• _Work to complete_
Your reply should be the complete data, reproduced exactly.

Collected data entries:
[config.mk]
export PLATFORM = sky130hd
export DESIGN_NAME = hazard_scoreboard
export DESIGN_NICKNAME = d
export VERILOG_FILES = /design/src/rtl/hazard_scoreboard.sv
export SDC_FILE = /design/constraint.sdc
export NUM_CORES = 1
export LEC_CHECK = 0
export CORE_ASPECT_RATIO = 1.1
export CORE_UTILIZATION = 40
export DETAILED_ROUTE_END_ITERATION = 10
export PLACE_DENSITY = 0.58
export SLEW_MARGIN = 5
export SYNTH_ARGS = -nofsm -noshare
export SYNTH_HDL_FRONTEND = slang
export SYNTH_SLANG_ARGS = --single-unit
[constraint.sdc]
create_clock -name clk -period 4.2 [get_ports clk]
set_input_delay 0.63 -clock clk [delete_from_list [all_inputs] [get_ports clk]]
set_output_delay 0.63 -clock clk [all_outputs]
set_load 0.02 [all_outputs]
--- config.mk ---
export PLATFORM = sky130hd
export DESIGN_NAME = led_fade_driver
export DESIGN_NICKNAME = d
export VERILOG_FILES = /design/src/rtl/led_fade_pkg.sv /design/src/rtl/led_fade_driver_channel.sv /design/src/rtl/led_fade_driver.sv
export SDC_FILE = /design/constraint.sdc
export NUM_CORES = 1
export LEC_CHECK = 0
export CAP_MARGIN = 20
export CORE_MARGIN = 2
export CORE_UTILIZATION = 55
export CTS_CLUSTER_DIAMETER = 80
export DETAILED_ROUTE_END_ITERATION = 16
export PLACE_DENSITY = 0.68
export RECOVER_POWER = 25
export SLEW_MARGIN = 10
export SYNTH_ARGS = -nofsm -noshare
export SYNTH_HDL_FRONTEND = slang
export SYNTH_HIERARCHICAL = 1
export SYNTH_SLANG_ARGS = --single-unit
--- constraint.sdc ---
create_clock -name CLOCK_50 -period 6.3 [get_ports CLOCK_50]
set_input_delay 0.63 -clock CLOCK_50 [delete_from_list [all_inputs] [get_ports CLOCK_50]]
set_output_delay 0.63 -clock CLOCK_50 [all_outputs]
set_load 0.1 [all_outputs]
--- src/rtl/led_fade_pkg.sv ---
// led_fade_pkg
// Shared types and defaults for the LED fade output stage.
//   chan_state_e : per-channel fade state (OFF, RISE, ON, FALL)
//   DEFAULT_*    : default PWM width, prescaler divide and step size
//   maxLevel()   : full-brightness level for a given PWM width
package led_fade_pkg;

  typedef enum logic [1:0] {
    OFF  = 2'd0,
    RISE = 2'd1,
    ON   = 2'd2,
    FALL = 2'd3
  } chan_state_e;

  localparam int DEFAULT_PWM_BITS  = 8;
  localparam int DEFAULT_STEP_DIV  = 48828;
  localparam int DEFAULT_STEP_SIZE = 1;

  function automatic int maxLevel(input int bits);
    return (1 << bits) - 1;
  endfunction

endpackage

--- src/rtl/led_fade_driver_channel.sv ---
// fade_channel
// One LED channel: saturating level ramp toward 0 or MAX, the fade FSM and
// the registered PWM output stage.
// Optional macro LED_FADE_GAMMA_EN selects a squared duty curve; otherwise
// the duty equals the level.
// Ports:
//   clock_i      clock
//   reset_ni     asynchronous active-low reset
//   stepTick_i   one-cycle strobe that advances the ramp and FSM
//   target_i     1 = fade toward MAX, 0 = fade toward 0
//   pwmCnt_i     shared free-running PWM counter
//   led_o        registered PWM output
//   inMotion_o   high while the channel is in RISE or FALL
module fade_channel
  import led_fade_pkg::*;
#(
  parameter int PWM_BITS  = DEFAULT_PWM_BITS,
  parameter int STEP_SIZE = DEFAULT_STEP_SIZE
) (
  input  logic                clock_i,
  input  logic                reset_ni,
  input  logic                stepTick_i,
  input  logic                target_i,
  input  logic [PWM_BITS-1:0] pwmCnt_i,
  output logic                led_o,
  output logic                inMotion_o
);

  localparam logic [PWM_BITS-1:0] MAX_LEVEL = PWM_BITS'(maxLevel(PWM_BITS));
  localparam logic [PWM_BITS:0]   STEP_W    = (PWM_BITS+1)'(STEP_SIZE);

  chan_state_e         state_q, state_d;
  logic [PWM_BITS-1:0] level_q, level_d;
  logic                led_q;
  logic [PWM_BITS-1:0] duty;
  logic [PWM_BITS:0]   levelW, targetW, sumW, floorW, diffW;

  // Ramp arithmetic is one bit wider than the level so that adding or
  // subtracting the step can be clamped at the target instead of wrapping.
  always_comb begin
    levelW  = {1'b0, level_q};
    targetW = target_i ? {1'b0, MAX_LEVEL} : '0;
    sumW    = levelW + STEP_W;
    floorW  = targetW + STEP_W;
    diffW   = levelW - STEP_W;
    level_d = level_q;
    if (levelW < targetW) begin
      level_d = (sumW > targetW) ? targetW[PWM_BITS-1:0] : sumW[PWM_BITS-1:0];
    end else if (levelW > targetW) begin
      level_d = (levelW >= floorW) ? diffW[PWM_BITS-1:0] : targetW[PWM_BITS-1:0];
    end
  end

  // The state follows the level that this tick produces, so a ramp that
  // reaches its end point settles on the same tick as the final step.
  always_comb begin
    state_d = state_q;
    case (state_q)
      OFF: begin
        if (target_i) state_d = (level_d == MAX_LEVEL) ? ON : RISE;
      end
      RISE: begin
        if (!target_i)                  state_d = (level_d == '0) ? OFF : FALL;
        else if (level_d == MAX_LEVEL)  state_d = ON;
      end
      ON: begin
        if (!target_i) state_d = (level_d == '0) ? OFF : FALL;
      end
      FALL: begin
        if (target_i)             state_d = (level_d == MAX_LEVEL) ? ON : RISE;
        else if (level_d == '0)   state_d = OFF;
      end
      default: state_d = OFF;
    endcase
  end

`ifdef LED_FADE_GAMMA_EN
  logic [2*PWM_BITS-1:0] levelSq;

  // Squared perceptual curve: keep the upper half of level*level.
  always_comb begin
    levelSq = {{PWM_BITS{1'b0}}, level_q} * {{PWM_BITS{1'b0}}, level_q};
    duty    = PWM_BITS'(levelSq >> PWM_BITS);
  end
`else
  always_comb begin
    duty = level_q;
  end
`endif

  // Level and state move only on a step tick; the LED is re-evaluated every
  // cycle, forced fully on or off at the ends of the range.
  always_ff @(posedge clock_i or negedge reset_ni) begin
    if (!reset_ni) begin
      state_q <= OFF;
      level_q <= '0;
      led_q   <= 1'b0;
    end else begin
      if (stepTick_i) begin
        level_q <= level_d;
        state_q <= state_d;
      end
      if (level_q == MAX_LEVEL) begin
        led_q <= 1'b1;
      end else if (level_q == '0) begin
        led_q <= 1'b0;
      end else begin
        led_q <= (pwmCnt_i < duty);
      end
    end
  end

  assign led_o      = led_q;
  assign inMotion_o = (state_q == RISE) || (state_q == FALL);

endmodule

• _Expected answer_
[config.mk]
export PLATFORM = sky130hd
export DESIGN_NAME = hazard_scoreboard
export DESIGN_NICKNAME = d
export VERILOG_FILES = /design/src/rtl/hazard_scoreboard.sv
export SDC_FILE = /design/constraint.sdc
export NUM_CORES = 1
export LEC_CHECK = 0
export CORE_ASPECT_RATIO = 1.1
export CORE_UTILIZATION = 40
export DETAILED_ROUTE_END_ITERATION = 10
export PLACE_DENSITY = 0.58
export SLEW_MARGIN = 5
export SYNTH_ARGS = -nofsm -noshare
export SYNTH_HDL_FRONTEND = slang
export SYNTH_SLANG_ARGS = --single-unit
[constraint.sdc]
create_clock -name clk -period 4.2 [get_ports clk]
set_input_delay 0.63 -clock clk [delete_from_list [all_inputs] [get_ports clk]]
set_output_delay 0.63 -clock clk [all_outputs]
set_load 0.02 [all_outputs]
--- config.mk ---
export PLATFORM = sky130hd
export DESIGN_NAME = led_fade_driver
export DESIGN_NICKNAME = d
export VERILOG_FILES = /design/src/rtl/led_fade_pkg.sv /design/src/rtl/led_fade_driver_channel.sv /design/src/rtl/led_fade_driver.sv
export SDC_FILE = /design/constraint.sdc
export NUM_CORES = 1
export LEC_CHECK = 0
export CAP_MARGIN = 20
export CORE_MARGIN = 2
export CORE_UTILIZATION = 55
export CTS_CLUSTER_DIAMETER = 80
export DETAILED_ROUTE_END_ITERATION = 16
export PLACE_DENSITY = 0.68
export RECOVER_POWER = 25
export SLEW_MARGIN = 10
export SYNTH_ARGS = -nofsm -noshare
export SYNTH_HDL_FRONTEND = slang
export SYNTH_HIERARCHICAL = 1
export SYNTH_SLANG_ARGS = --single-unit
--- constraint.sdc ---
create_clock -name CLOCK_50 -period 6.3 [get_ports CLOCK_50]
set_input_delay 0.63 -clock CLOCK_50 [delete_from_list [all_inputs] [get_ports CLOCK_50]]
set_output_delay 0.63 -clock CLOCK_50 [all_outputs]
set_load 0.1 [all_outputs]
--- src/rtl/led_fade_pkg.sv ---
// led_fade_pkg
// Shared types and defaults for the LED fade output stage.
//   chan_state_e : per-channel fade state (OFF, RISE, ON, FALL)
//   DEFAULT_*    : default PWM width, prescaler divide and step size
//   maxLevel()   : full-brightness level for a given PWM width
package led_fade_pkg;

  typedef enum logic [1:0] {
    OFF  = 2'd0,
    RISE = 2'd1,
    ON   = 2'd2,
    FALL = 2'd3
  } chan_state_e;

  localparam int DEFAULT_PWM_BITS  = 8;
  localparam int DEFAULT_STEP_DIV  = 48828;
  localparam int DEFAULT_STEP_SIZE = 1;

  function automatic int maxLevel(input int bits);
    return (1 << bits) - 1;
  endfunction

endpackage

--- src/rtl/led_fade_driver_channel.sv ---
// fade_channel
// One LED channel: saturating level ramp toward 0 or MAX, the fade FSM and
// the registered PWM output stage.
// Optional macro LED_FADE_GAMMA_EN selects a squared duty curve; otherwise
// the duty equals the level.
// Ports:
//   clock_i      clock
//   reset_ni     asynchronous active-low reset
//   stepTick_i   one-cycle strobe that advances the ramp and FSM
//   target_i     1 = fade toward MAX, 0 = fade toward 0
//   pwmCnt_i     shared free-running PWM counter
//   led_o        registered PWM output
//   inMotion_o   high while the channel is in RISE or FALL
module fade_channel
  import led_fade_pkg::*;
#(
  parameter int PWM_BITS  = DEFAULT_PWM_BITS,
  parameter int STEP_SIZE = DEFAULT_STEP_SIZE
) (
  input  logic                clock_i,
  input  logic                reset_ni,
  input  logic                stepTick_i,
  input  logic                target_i,
  input  logic [PWM_BITS-1:0] pwmCnt_i,
  output logic                led_o,
  output logic                inMotion_o
);

  localparam logic [PWM_BITS-1:0] MAX_LEVEL = PWM_BITS'(maxLevel(PWM_BITS));
  localparam logic [PWM_BITS:0]   STEP_W    = (PWM_BITS+1)'(STEP_SIZE);

  chan_state_e         state_q, state_d;
  logic [PWM_BITS-1:0] level_q, level_d;
  logic                led_q;
  logic [PWM_BITS-1:0] duty;
  logic [PWM_BITS:0]   levelW, targetW, sumW, floorW, diffW;

  // Ramp arithmetic is one bit wider than the level so that adding or
  // subtracting the step can be clamped at the target instead of wrapping.
  always_comb begin
    levelW  = {1'b0, level_q};
    targetW = target_i ? {1'b0, MAX_LEVEL} : '0;
    sumW    = levelW + STEP_W;
    floorW  = targetW + STEP_W;
    diffW   = levelW - STEP_W;
    level_d = level_q;
    if (levelW < targetW) begin
      level_d = (sumW > targetW) ? targetW[PWM_BITS-1:0] : sumW[PWM_BITS-1:0];
    end else if (levelW > targetW) begin
      level_d = (levelW >= floorW) ? diffW[PWM_BITS-1:0] : targetW[PWM_BITS-1:0];
    end
  end

  // The state follows the level that this tick produces, so a ramp that
  // reaches its end point settles on the same tick as the final step.
  always_comb begin
    state_d = state_q;
    case (state_q)
      OFF: begin
        if (target_i) state_d = (level_d == MAX_LEVEL) ? ON : RISE;
      end
      RISE: begin
        if (!target_i)                  state_d = (level_d == '0) ? OFF : FALL;
        else if (level_d == MAX_LEVEL)  state_d = ON;
      end
      ON: begin
        if (!target_i) state_d = (level_d == '0) ? OFF : FALL;
      end
      FALL: begin
        if (target_i)             state_d = (level_d == MAX_LEVEL) ? ON : RISE;
        else if (level_d == '0)   state_d = OFF;
      end
      default: state_d = OFF;
    endcase
  end

`ifdef LED_FADE_GAMMA_EN
  logic [2*PWM_BITS-1:0] levelSq;

  // Squared perceptual curve: keep the upper half of level*level.
  always_comb begin
    levelSq = {{PWM_BITS{1'b0}}, level_q} * {{PWM_BITS{1'b0}}, level_q};
    duty    = PWM_BITS'(levelSq >> PWM_BITS);
  end
`else
  always_comb begin
    duty = level_q;
  end
`endif

  // Level and state move only on a step tick; the LED is re-evaluated every
  // cycle, forced fully on or off at the ends of the range.
  always_ff @(posedge clock_i or negedge reset_ni) begin
    if (!reset_ni) begin
      state_q <= OFF;
      level_q <= '0;
      led_q   <= 1'b0;
    end else begin
      if (stepTick_i) begin
        level_q <= level_d;
        state_q <= state_d;
      end
      if (level_q == MAX_LEVEL) begin
        led_q <= 1'b1;
      end else if (level_q == '0) begin
        led_q <= 1'b0;
      end else begin
        led_q <= (pwmCnt_i < duty);
      end
    end
  end

  assign led_o      = led_q;
  assign inMotion_o = (state_q == RISE) || (state_q == FALL);

endmodule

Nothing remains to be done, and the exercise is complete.